Task to complete: Among the entries that follow, the required portion opens with the line containing "the same cycle" and closes with the line containing "state_q == EX_LO". Give that portion again exactly, and nothing else.

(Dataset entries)
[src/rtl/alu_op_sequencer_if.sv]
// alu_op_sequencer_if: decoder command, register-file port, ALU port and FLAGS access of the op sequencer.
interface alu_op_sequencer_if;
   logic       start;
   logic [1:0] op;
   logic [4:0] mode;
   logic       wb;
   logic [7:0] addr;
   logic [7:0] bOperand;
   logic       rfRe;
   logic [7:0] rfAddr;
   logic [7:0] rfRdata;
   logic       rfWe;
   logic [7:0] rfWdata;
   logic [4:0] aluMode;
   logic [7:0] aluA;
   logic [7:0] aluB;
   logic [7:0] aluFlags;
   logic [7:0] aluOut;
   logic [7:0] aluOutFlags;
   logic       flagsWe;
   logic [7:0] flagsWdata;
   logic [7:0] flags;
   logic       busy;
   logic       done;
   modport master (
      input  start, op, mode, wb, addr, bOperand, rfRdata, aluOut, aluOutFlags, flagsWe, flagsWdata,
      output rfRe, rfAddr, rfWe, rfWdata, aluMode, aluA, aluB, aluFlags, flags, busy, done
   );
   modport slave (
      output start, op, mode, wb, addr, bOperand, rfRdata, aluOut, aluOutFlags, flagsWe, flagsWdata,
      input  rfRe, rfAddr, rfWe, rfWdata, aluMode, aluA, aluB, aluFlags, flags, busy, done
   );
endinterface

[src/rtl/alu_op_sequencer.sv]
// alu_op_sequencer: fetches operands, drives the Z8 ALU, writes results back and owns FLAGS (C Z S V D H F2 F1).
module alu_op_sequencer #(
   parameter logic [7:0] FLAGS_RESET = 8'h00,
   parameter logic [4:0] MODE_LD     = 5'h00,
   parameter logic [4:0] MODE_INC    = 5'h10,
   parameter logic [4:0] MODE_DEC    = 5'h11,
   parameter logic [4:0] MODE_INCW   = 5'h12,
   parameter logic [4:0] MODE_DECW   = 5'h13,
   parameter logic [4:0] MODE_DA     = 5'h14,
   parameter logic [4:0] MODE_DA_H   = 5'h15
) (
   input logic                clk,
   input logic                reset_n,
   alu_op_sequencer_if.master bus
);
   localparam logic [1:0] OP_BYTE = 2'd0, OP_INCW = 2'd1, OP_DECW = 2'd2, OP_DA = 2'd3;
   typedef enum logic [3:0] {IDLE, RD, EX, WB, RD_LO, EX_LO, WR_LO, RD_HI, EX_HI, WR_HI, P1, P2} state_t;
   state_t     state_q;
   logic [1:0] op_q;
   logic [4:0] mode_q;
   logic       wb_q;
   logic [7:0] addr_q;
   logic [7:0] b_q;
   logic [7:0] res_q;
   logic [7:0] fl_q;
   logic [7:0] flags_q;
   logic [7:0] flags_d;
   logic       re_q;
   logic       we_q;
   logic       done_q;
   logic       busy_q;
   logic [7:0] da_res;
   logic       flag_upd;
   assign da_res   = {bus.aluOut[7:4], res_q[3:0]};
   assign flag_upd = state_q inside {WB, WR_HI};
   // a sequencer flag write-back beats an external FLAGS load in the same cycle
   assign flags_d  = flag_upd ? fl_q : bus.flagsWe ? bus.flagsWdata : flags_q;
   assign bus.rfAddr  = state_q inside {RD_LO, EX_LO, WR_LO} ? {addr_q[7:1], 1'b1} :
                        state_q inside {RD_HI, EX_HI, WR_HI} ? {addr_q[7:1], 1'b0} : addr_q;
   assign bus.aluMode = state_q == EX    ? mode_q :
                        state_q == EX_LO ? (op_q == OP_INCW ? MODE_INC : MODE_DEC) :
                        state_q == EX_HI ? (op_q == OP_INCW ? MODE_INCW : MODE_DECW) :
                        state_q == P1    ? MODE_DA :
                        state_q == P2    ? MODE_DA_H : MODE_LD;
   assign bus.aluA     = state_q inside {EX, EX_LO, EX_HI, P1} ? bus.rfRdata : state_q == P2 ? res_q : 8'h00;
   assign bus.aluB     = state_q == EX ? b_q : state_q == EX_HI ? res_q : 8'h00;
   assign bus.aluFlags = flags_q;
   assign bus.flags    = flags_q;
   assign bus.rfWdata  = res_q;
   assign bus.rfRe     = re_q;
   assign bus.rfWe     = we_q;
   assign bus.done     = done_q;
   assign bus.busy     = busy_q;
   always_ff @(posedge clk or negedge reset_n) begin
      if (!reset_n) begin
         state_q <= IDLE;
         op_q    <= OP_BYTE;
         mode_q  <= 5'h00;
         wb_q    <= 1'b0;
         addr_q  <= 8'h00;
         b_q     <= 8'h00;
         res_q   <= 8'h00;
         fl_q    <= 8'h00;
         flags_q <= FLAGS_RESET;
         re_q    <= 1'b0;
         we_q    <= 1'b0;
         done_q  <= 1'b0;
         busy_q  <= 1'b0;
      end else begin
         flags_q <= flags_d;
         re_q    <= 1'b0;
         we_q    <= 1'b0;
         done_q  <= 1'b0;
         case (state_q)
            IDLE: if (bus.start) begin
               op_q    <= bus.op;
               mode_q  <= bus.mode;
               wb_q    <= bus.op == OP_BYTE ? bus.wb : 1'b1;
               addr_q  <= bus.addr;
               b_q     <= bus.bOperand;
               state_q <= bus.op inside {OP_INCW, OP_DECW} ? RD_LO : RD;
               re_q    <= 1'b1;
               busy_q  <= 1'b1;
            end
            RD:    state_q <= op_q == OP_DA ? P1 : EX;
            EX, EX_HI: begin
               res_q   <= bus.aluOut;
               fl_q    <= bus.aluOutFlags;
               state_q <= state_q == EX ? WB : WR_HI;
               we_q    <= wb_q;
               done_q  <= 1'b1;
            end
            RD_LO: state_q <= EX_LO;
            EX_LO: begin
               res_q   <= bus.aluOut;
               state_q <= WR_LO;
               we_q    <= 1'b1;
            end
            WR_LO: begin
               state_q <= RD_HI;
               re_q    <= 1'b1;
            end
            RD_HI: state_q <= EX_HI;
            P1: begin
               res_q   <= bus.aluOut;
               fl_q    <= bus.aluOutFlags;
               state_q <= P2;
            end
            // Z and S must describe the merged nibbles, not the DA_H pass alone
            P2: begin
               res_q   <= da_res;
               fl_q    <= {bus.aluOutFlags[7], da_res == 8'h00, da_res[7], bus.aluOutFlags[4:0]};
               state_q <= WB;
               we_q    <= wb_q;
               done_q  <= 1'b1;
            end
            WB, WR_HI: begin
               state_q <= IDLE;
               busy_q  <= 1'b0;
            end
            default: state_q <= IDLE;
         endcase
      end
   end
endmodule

Solution to this task:
   // a sequencer flag write-back beats an external FLAGS load in the same cycle
   assign flags_d  = flag_upd ? fl_q : bus.flagsWe ? bus.flagsWdata : flags_q;
   assign bus.rfAddr  = state_q inside {RD_LO, EX_LO, WR_LO} ? {addr_q[7:1], 1'b1} :
                        state_q inside {RD_HI, EX_HI, WR_HI} ? {addr_q[7:1], 1'b0} : addr_q;
   assign bus.aluMode = state_q == EX    ? mode_q :
                        state_q == EX_LO ? (op_q == OP_INCW ? MODE_INC : MODE_DEC) :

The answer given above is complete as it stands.